WORK TO COMPLETE:
Report each line of the records where "property" occurs.

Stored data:

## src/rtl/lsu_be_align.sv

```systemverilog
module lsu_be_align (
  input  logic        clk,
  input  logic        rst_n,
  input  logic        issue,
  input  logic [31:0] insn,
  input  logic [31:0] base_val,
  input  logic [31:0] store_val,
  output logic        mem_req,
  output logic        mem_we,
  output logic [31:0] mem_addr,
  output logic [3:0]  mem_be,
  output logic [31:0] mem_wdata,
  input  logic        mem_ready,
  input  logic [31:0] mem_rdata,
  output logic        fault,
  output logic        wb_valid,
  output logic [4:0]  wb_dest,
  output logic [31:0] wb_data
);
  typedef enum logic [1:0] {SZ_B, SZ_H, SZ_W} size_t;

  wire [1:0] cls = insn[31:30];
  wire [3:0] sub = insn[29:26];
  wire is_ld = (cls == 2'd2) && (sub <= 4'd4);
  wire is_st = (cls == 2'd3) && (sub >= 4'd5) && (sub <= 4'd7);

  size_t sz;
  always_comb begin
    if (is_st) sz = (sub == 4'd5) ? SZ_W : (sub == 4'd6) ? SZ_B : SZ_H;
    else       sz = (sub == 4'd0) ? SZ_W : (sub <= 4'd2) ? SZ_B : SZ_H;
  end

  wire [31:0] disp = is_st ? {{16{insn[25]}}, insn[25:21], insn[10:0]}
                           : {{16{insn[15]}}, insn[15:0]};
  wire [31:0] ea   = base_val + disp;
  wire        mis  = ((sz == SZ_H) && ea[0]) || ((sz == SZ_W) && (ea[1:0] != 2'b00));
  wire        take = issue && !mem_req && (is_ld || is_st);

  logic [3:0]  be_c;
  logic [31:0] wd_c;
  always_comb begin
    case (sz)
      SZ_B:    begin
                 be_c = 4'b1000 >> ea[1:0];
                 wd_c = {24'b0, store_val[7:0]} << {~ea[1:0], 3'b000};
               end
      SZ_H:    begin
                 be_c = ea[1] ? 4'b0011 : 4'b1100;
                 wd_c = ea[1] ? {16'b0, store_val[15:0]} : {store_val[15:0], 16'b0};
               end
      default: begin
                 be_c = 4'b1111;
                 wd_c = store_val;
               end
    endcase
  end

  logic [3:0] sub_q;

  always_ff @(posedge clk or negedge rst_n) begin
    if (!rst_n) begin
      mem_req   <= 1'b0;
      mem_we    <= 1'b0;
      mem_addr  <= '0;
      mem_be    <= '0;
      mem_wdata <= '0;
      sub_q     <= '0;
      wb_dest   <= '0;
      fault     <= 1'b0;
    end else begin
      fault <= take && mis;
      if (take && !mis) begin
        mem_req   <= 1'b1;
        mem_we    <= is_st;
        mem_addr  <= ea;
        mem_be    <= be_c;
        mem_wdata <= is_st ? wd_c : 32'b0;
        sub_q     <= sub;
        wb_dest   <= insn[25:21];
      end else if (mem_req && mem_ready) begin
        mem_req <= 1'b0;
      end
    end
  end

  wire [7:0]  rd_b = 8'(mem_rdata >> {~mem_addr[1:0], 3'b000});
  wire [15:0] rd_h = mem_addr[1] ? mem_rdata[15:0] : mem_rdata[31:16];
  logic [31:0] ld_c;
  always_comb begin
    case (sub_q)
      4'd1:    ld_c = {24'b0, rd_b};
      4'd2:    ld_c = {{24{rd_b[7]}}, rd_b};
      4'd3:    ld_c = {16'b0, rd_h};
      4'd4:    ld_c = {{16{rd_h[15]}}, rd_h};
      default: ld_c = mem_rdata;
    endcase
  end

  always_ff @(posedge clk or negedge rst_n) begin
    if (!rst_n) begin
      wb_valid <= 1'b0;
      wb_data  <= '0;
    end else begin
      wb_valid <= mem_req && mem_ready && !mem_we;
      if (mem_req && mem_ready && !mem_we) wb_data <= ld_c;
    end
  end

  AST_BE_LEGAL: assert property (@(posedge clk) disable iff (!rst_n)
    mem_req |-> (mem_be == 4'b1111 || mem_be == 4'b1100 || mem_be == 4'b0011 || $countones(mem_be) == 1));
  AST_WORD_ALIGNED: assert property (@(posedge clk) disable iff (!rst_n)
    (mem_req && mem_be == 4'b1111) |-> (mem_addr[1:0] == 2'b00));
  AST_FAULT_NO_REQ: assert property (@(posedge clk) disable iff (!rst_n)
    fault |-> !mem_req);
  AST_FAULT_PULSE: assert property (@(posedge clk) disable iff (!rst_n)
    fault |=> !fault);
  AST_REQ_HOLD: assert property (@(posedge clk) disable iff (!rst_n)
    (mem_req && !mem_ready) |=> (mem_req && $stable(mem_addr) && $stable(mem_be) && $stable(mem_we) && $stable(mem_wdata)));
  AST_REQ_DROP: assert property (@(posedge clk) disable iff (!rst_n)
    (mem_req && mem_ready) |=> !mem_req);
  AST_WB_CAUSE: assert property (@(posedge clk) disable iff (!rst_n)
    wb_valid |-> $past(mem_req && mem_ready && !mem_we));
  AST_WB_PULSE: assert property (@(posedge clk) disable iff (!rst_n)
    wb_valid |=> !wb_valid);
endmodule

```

RESPONSE:
  AST_BE_LEGAL: assert property (@(posedge clk) disable iff (!rst_n)
  AST_WORD_ALIGNED: assert property (@(posedge clk) disable iff (!rst_n)
  AST_FAULT_NO_REQ: assert property (@(posedge clk) disable iff (!rst_n)
  AST_FAULT_PULSE: assert property (@(posedge clk) disable iff (!rst_n)
  AST_REQ_HOLD: assert property (@(posedge clk) disable iff (!rst_n)
  AST_REQ_DROP: assert property (@(posedge clk) disable iff (!rst_n)
  AST_WB_CAUSE: assert property (@(posedge clk) disable iff (!rst_n)
  AST_WB_PULSE: assert property (@(posedge clk) disable iff (!rst_n)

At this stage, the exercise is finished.